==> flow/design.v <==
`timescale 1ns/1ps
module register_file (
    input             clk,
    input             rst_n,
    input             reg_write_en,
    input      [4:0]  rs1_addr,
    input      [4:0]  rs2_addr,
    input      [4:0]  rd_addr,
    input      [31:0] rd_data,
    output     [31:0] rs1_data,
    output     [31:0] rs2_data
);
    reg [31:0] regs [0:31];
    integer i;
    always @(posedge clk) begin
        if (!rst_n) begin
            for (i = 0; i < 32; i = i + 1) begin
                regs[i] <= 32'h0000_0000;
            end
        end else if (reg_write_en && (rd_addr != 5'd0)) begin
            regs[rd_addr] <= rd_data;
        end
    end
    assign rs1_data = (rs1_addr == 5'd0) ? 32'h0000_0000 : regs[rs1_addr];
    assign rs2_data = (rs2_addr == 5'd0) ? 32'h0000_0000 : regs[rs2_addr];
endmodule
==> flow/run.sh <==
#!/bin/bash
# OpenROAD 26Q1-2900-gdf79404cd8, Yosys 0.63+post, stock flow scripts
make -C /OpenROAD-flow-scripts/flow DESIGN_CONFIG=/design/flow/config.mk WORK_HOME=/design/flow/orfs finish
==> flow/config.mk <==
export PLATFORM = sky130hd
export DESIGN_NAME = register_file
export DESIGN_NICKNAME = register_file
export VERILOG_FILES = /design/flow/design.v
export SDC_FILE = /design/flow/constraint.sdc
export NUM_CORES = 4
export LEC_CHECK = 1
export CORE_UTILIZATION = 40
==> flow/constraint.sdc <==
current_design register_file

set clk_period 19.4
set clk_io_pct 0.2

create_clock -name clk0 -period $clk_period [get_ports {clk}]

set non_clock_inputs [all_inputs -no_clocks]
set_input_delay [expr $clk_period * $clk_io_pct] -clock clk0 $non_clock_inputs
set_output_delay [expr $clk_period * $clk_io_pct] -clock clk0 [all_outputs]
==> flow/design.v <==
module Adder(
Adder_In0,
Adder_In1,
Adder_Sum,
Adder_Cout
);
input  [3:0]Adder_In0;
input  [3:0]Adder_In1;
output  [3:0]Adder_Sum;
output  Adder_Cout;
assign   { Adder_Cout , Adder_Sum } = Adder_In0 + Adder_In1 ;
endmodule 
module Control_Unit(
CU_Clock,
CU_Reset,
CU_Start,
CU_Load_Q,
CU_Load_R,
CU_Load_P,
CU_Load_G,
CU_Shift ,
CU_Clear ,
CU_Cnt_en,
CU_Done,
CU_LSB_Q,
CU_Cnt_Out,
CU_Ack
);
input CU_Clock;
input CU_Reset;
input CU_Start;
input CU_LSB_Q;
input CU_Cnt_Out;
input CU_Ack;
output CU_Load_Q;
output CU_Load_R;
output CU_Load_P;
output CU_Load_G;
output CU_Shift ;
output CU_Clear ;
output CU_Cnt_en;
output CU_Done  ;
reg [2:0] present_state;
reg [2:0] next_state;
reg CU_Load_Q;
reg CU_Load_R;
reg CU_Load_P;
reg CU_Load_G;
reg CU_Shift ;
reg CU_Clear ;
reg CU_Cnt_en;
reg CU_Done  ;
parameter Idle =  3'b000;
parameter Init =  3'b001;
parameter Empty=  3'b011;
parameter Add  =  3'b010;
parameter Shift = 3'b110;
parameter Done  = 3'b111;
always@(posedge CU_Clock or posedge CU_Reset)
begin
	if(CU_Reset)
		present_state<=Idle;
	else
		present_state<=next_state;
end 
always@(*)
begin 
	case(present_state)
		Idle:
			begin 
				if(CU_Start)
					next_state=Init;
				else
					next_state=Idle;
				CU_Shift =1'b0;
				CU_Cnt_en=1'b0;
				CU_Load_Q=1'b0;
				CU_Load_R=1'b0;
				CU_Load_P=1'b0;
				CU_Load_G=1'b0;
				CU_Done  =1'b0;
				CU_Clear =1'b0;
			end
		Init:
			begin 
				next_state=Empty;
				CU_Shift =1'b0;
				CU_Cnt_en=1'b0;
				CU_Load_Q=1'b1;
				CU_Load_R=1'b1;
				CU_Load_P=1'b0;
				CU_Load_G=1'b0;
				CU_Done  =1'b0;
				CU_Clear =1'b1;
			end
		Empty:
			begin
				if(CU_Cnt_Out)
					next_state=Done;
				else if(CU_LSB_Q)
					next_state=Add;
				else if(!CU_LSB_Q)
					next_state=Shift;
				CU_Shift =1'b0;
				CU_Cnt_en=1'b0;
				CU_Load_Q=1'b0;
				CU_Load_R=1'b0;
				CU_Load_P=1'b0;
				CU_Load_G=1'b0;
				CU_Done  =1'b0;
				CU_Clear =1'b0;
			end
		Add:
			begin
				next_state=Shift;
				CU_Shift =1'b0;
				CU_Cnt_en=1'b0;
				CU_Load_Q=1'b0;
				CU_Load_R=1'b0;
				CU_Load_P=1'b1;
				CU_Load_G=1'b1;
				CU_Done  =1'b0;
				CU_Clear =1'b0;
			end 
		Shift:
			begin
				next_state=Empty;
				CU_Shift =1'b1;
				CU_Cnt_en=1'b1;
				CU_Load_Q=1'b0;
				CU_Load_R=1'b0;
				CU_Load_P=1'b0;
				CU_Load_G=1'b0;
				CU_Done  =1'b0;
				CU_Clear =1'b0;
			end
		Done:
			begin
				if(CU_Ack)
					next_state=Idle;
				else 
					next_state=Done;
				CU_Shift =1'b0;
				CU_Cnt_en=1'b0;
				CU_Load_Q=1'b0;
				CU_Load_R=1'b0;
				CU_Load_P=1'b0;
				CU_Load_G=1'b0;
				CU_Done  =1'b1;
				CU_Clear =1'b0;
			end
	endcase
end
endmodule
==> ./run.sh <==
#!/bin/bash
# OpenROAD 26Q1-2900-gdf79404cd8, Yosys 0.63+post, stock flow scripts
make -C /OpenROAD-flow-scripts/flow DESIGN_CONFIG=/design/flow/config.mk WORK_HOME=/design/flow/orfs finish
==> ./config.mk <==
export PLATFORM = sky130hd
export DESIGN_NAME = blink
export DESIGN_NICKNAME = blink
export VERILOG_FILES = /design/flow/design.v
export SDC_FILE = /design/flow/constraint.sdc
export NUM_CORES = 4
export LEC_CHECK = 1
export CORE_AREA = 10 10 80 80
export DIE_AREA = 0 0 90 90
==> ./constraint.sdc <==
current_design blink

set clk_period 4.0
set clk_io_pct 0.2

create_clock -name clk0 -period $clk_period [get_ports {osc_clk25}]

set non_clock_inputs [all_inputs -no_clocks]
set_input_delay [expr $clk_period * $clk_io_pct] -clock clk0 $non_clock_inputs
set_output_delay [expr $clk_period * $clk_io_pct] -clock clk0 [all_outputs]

- [To do]: Down to the last character, restate every record.

- [Response]:
==> flow/design.v <==
`timescale 1ns/1ps
module register_file (
    input             clk,
    input             rst_n,
    input             reg_write_en,
    input      [4:0]  rs1_addr,
    input      [4:0]  rs2_addr,
    input      [4:0]  rd_addr,
    input      [31:0] rd_data,
    output     [31:0] rs1_data,
    output     [31:0] rs2_data
);
    reg [31:0] regs [0:31];
    integer i;
    always @(posedge clk) begin
        if (!rst_n) begin
            for (i = 0; i < 32; i = i + 1) begin
                regs[i] <= 32'h0000_0000;
            end
        end else if (reg_write_en && (rd_addr != 5'd0)) begin
            regs[rd_addr] <= rd_data;
        end
    end
    assign rs1_data = (rs1_addr == 5'd0) ? 32'h0000_0000 : regs[rs1_addr];
    assign rs2_data = (rs2_addr == 5'd0) ? 32'h0000_0000 : regs[rs2_addr];
endmodule
==> flow/run.sh <==
#!/bin/bash
# OpenROAD 26Q1-2900-gdf79404cd8, Yosys 0.63+post, stock flow scripts
make -C /OpenROAD-flow-scripts/flow DESIGN_CONFIG=/design/flow/config.mk WORK_HOME=/design/flow/orfs finish
==> flow/config.mk <==
export PLATFORM = sky130hd
export DESIGN_NAME = register_file
export DESIGN_NICKNAME = register_file
export VERILOG_FILES = /design/flow/design.v
export SDC_FILE = /design/flow/constraint.sdc
export NUM_CORES = 4
export LEC_CHECK = 1
export CORE_UTILIZATION = 40
==> flow/constraint.sdc <==
current_design register_file

set clk_period 19.4
set clk_io_pct 0.2

create_clock -name clk0 -period $clk_period [get_ports {clk}]

set non_clock_inputs [all_inputs -no_clocks]
set_input_delay [expr $clk_period * $clk_io_pct] -clock clk0 $non_clock_inputs
set_output_delay [expr $clk_period * $clk_io_pct] -clock clk0 [all_outputs]
==> flow/design.v <==
module Adder(
Adder_In0,
Adder_In1,
Adder_Sum,
Adder_Cout
);
input  [3:0]Adder_In0;
input  [3:0]Adder_In1;
output  [3:0]Adder_Sum;
output  Adder_Cout;
assign   { Adder_Cout , Adder_Sum } = Adder_In0 + Adder_In1 ;
endmodule 
module Control_Unit(
CU_Clock,
CU_Reset,
CU_Start,
CU_Load_Q,
CU_Load_R,
CU_Load_P,
CU_Load_G,
CU_Shift ,
CU_Clear ,
CU_Cnt_en,
CU_Done,
CU_LSB_Q,
CU_Cnt_Out,
CU_Ack
);
input CU_Clock;
input CU_Reset;
input CU_Start;
input CU_LSB_Q;
input CU_Cnt_Out;
input CU_Ack;
output CU_Load_Q;
output CU_Load_R;
output CU_Load_P;
output CU_Load_G;
output CU_Shift ;
output CU_Clear ;
output CU_Cnt_en;
output CU_Done  ;
reg [2:0] present_state;
reg [2:0] next_state;
reg CU_Load_Q;
reg CU_Load_R;
reg CU_Load_P;
reg CU_Load_G;
reg CU_Shift ;
reg CU_Clear ;
reg CU_Cnt_en;
reg CU_Done  ;
parameter Idle =  3'b000;
parameter Init =  3'b001;
parameter Empty=  3'b011;
parameter Add  =  3'b010;
parameter Shift = 3'b110;
parameter Done  = 3'b111;
always@(posedge CU_Clock or posedge CU_Reset)
begin
	if(CU_Reset)
		present_state<=Idle;
	else
		present_state<=next_state;
end 
always@(*)
begin 
	case(present_state)
		Idle:
			begin 
				if(CU_Start)
					next_state=Init;
				else
					next_state=Idle;
				CU_Shift =1'b0;
				CU_Cnt_en=1'b0;
				CU_Load_Q=1'b0;
				CU_Load_R=1'b0;
				CU_Load_P=1'b0;
				CU_Load_G=1'b0;
				CU_Done  =1'b0;
				CU_Clear =1'b0;
			end
		Init:
			begin 
				next_state=Empty;
				CU_Shift =1'b0;
				CU_Cnt_en=1'b0;
				CU_Load_Q=1'b1;
				CU_Load_R=1'b1;
				CU_Load_P=1'b0;
				CU_Load_G=1'b0;
				CU_Done  =1'b0;
				CU_Clear =1'b1;
			end
		Empty:
			begin
				if(CU_Cnt_Out)
					next_state=Done;
				else if(CU_LSB_Q)
					next_state=Add;
				else if(!CU_LSB_Q)
					next_state=Shift;
				CU_Shift =1'b0;
				CU_Cnt_en=1'b0;
				CU_Load_Q=1'b0;
				CU_Load_R=1'b0;
				CU_Load_P=1'b0;
				CU_Load_G=1'b0;
				CU_Done  =1'b0;
				CU_Clear =1'b0;
			end
		Add:
			begin
				next_state=Shift;
				CU_Shift =1'b0;
				CU_Cnt_en=1'b0;
				CU_Load_Q=1'b0;
				CU_Load_R=1'b0;
				CU_Load_P=1'b1;
				CU_Load_G=1'b1;
				CU_Done  =1'b0;
				CU_Clear =1'b0;
			end 
		Shift:
			begin
				next_state=Empty;
				CU_Shift =1'b1;
				CU_Cnt_en=1'b1;
				CU_Load_Q=1'b0;
				CU_Load_R=1'b0;
				CU_Load_P=1'b0;
				CU_Load_G=1'b0;
				CU_Done  =1'b0;
				CU_Clear =1'b0;
			end
		Done:
			begin
				if(CU_Ack)
					next_state=Idle;
				else 
					next_state=Done;
				CU_Shift =1'b0;
				CU_Cnt_en=1'b0;
				CU_Load_Q=1'b0;
				CU_Load_R=1'b0;
				CU_Load_P=1'b0;
				CU_Load_G=1'b0;
				CU_Done  =1'b1;
				CU_Clear =1'b0;
			end
	endcase
end
endmodule
==> ./run.sh <==
#!/bin/bash
# OpenROAD 26Q1-2900-gdf79404cd8, Yosys 0.63+post, stock flow scripts
make -C /OpenROAD-flow-scripts/flow DESIGN_CONFIG=/design/flow/config.mk WORK_HOME=/design/flow/orfs finish
==> ./config.mk <==
export PLATFORM = sky130hd
export DESIGN_NAME = blink
export DESIGN_NICKNAME = blink
export VERILOG_FILES = /design/flow/design.v
export SDC_FILE = /design/flow/constraint.sdc
export NUM_CORES = 4
export LEC_CHECK = 1
export CORE_AREA = 10 10 80 80
export DIE_AREA = 0 0 90 90
==> ./constraint.sdc <==
current_design blink

set clk_period 4.0
set clk_io_pct 0.2

create_clock -name clk0 -period $clk_period [get_ports {osc_clk25}]

set non_clock_inputs [all_inputs -no_clocks]
set_input_delay [expr $clk_period * $clk_io_pct] -clock clk0 $non_clock_inputs
set_output_delay [expr $clk_period * $clk_io_pct] -clock clk0 [all_outputs]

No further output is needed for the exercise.